It's about yuppie culture, the melding of identity, and the craving to stand out from a superficial homogenized society. Bateman's interpretation of the world is skewed by his inflated ego and his evident psychosis as well as presumably multiple mental illnesses. Bateman is a killer, but still, he's not the killer he thinks he is, as he goes insane he can't distinguish reality from fantasy. His over the top chainsaw massacre style killings may be an aestheticized elaboration on partial truths, ultimately the film doesn't care. The more significant point of the movies absurdity is that within his society Batemans not the psycho at all he's just one more normal guy amidst a horde of uncaring detached from reality, secretly discontented American psychos. Bateman is surrounded by like-minded superficial people obsessed with all the wrong things like making impossible reservations at Dorsia and the tasteful thickness of their business cards. Within the homogenized upper-class elite identities blur as everyone strives after a generic yet highly specific image of success.

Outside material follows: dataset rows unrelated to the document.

--- src/rtl/lsu_ctrl_if.sv ---
`default_nettype none
// ============================================================================
//  Module   : lsu_ctrl_if
//  Purpose  : Pipeline request and word-memory bus bundle for lsu_ctrl.
//  Revision : 1.0  initial release
// ============================================================================
interface lsu_ctrl_if;
    logic        req;
    logic [2:0]  req_op;
    logic [31:0] req_addr;
    logic [31:0] req_wdata;
    logic [31:0] req_pc;
    logic        busy;
    logic        done;
    logic [31:0] rdata;
    logic        addr_err;
    logic [31:0] mem_addr;
    logic        mem_we;
    logic [31:0] mem_wdata;
    logic [31:0] mem_pc;
    logic [31:0] mem_rdata;

    modport master (
        output req, req_op, req_addr, req_wdata, req_pc, mem_rdata,
        input  busy, done, rdata, addr_err, mem_addr, mem_we, mem_wdata, mem_pc
    );

    modport slave (
        input  req, req_op, req_addr, req_wdata, req_pc, mem_rdata,
        output busy, done, rdata, addr_err, mem_addr, mem_we, mem_wdata, mem_pc
    );
endinterface
`default_nettype wire

--- src/rtl/lsu_ctrl.sv ---
`default_nettype none
// ============================================================================
//  Module   : lsu_ctrl
//  Purpose  : Load/store unit controller over a word-wide memory; sub-word
//             stores are done as read-modify-write.
//  Revision : 1.0  initial release
// ============================================================================
module lsu_ctrl #(
    parameter bit CHECK_ALIGN = 1'b1
) (
    input  wire logic clk,
    input  wire logic reset,
    lsu_ctrl_if.slave bus
);
    typedef enum logic [1:0] {
        IDLE  = 2'd0,
        READ  = 2'd1,
        WRITE = 2'd2,
        DONE  = 2'd3
    } state_t;

    localparam logic [2:0] OP_LW  = 3'd0;
    localparam logic [2:0] OP_LH  = 3'd1;
    localparam logic [2:0] OP_LHU = 3'd2;
    localparam logic [2:0] OP_LB  = 3'd3;
    localparam logic [2:0] OP_LBU = 3'd4;
    localparam logic [2:0] OP_SW  = 3'd5;
    localparam logic [2:0] OP_SH  = 3'd6;
    localparam logic [2:0] OP_SB  = 3'd7;

    state_t      state_q, state_d;
    logic [2:0]  op_q, op_d;
    logic [31:0] addr_q, addr_d;
    logic [31:0] wdata_q, wdata_d;
    logic [31:0] pc_q, pc_d;
    logic [31:0] buf_q, buf_d;
    logic [31:0] rdata_q, rdata_d;
    logic        addr_err_q, addr_err_d;

    logic        w_req_word, w_req_half, w_misaligned;
    logic [31:0] w_req_addr_clr;
    logic [31:0] w_lane, w_load_data;
    logic [31:0] w_lane_mask, w_merge_data, w_store_word;

    // Offending low bits are cleared up front; with alignment checking on,
    // only aligned requests ever reach the clearing path, so it is a no-op.
    always_comb begin
        w_req_word     = (bus.req_op == OP_LW) || (bus.req_op == OP_SW);
        w_req_half     = (bus.req_op == OP_LH) || (bus.req_op == OP_LHU) || (bus.req_op == OP_SH);
        w_misaligned   = (w_req_word && (bus.req_addr[1:0] != 2'b00)) ||
                         (w_req_half && bus.req_addr[0]);
        w_req_addr_clr = bus.req_addr;
        if (w_req_word) begin
            w_req_addr_clr[1:0] = 2'b00;
        end else if (w_req_half) begin
            w_req_addr_clr[0] = 1'b0;
        end
    end

    always_comb begin
        w_lane = bus.mem_rdata >> {addr_q[1:0], 3'b000};
        unique case (op_q)
            OP_LH:   w_load_data = {{16{w_lane[15]}}, w_lane[15:0]};
            OP_LHU:  w_load_data = {16'h0000, w_lane[15:0]};
            OP_LB:   w_load_data = {{24{w_lane[7]}}, w_lane[7:0]};
            OP_LBU:  w_load_data = {24'h000000, w_lane[7:0]};
            default: w_load_data = bus.mem_rdata;
        endcase
    end

    // Store data is replicated across all lanes so the mask alone picks the lane.
    always_comb begin
        if (op_q == OP_SH) begin
            w_lane_mask  = 32'h0000_FFFF << {addr_q[1], 4'b0000};
            w_merge_data = {2{wdata_q[15:0]}};
        end else begin
            w_lane_mask  = 32'h0000_00FF << {addr_q[1:0], 3'b000};
            w_merge_data = {4{wdata_q[7:0]}};
        end
        w_store_word = (op_q == OP_SW) ? wdata_q
                                       : ((buf_q & ~w_lane_mask) | (w_merge_data & w_lane_mask));
    end

    always_comb begin
        state_d    = state_q;
        op_d       = op_q;
        addr_d     = addr_q;
        wdata_d    = wdata_q;
        pc_d       = pc_q;
        buf_d      = buf_q;
        rdata_d    = rdata_q;
        addr_err_d = addr_err_q;
        unique case (state_q)
            IDLE: begin
                if (bus.req) begin
                    op_d    = bus.req_op;
                    wdata_d = bus.req_wdata;
                    pc_d    = bus.req_pc;
                    if (CHECK_ALIGN && w_misaligned) begin
                        addr_d     = bus.req_addr;
                        rdata_d    = 32'h0;
                        addr_err_d = 1'b1;
                        state_d    = DONE;
                    end else begin
                        addr_d  = w_req_addr_clr;
                        state_d = (bus.req_op == OP_SW) ? WRITE : READ;
                    end
                end
            end
            READ: begin
                buf_d = bus.mem_rdata;
                if ((op_q == OP_SH) || (op_q == OP_SB)) begin
                    state_d = WRITE;
                end else begin
                    rdata_d    = w_load_data;
                    addr_err_d = 1'b0;
                    state_d    = DONE;
                end
            end
            WRITE: begin
                rdata_d    = 32'h0;
                addr_err_d = 1'b0;
                state_d    = DONE;
            end
            default: state_d = IDLE;
        endcase
    end

    always_ff @(posedge clk or posedge reset) begin
        if (reset) begin
            state_q    <= IDLE;
            op_q       <= 3'd0;
            addr_q     <= 32'h0;
            wdata_q    <= 32'h0;
            pc_q       <= 32'h0;
            buf_q      <= 32'h0;
            rdata_q    <= 32'h0;
            addr_err_q <= 1'b0;
        end else begin
            state_q    <= state_d;
            op_q       <= op_d;
            addr_q     <= addr_d;
            wdata_q    <= wdata_d;
            pc_q       <= pc_d;
            buf_q      <= buf_d;
            rdata_q    <= rdata_d;
            addr_err_q <= addr_err_d;
        end
    end

    assign bus.busy      = (state_q != IDLE);
    assign bus.done      = (state_q == DONE);
    assign bus.rdata     = rdata_q;
    assign bus.addr_err  = addr_err_q;
    assign bus.mem_addr  = {addr_q[31:2], 2'b00};
    assign bus.mem_we    = (state_q == WRITE);
    assign bus.mem_wdata = w_store_word;
    assign bus.mem_pc    = pc_q;
endmodule
`default_nettype wire

--- src/flat_wrapper.sv ---
// flat-port wrapper written by rule: the top's interface ports become plain ports
module lsu_ctrl_flat 
#(
    parameter bit CHECK_ALIGN = 1'b1
)
  (clk, reset, bus_req, bus_req_op, bus_req_addr, bus_req_wdata, bus_req_pc, bus_mem_rdata, bus_busy, bus_done, bus_rdata, bus_addr_err, bus_mem_addr, bus_mem_we, bus_mem_wdata, bus_mem_pc);
  lsu_ctrl_if bus_i ();
  input  wire logic clk;
  input  wire logic reset;
  input wire logic [$bits(bus_i.req)-1:0] bus_req;
  input wire logic [$bits(bus_i.req_op)-1:0] bus_req_op;
  input wire logic [$bits(bus_i.req_addr)-1:0] bus_req_addr;
  input wire logic [$bits(bus_i.req_wdata)-1:0] bus_req_wdata;
  input wire logic [$bits(bus_i.req_pc)-1:0] bus_req_pc;
  input wire logic [$bits(bus_i.mem_rdata)-1:0] bus_mem_rdata;
  output wire logic [$bits(bus_i.busy)-1:0] bus_busy;
  output wire logic [$bits(bus_i.done)-1:0] bus_done;
  output wire logic [$bits(bus_i.rdata)-1:0] bus_rdata;
  output wire logic [$bits(bus_i.addr_err)-1:0] bus_addr_err;
  output wire logic [$bits(bus_i.mem_addr)-1:0] bus_mem_addr;
  output wire logic [$bits(bus_i.mem_we)-1:0] bus_mem_we;
  output wire logic [$bits(bus_i.mem_wdata)-1:0] bus_mem_wdata;
  output wire logic [$bits(bus_i.mem_pc)-1:0] bus_mem_pc;
  assign bus_i.req = bus_req;
  assign bus_i.req_op = bus_req_op;
  assign bus_i.req_addr = bus_req_addr;
  assign bus_i.req_wdata = bus_req_wdata;
  assign bus_i.req_pc = bus_req_pc;
  assign bus_i.mem_rdata = bus_mem_rdata;
  assign bus_busy = bus_i.busy;
  assign bus_done = bus_i.done;
  assign bus_rdata = bus_i.rdata;
  assign bus_addr_err = bus_i.addr_err;
  assign bus_mem_addr = bus_i.mem_addr;
  assign bus_mem_we = bus_i.mem_we;
  assign bus_mem_wdata = bus_i.mem_wdata;
  assign bus_mem_pc = bus_i.mem_pc;
  lsu_ctrl #(.CHECK_ALIGN(CHECK_ALIGN)) u_core (.clk(clk), .reset(reset), .bus(bus_i));
endmodule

Everyone we see in Bateman's company appears to be the same person. It's no wonder that identity is mistaken continuously and swapped throughout the film. The lawyer has mistaken Paul Allen or perhaps Batman has killed the wrong person becomes not only plausible but also an expression of the general confusion resulting from the loss of individual identity.

Meanwhile, although Batman tries like the rest to fit in, the emptiness of his lifestyle also fuels a craving to stand out. To escape the conformity that he on some level despises Batman leads a second life as a killer, where he's unfettered from the bounds of society. Although he actually wants to be seen as a murderer as someone different from the rest of society Bateman is denied even the satisfaction by every self-absorbed yuppie he meets. When he's seen stuffing a body into the trunk of a car, the witness is only interested in the bag.

This is a great movie. Look for the subtext under the dialogue.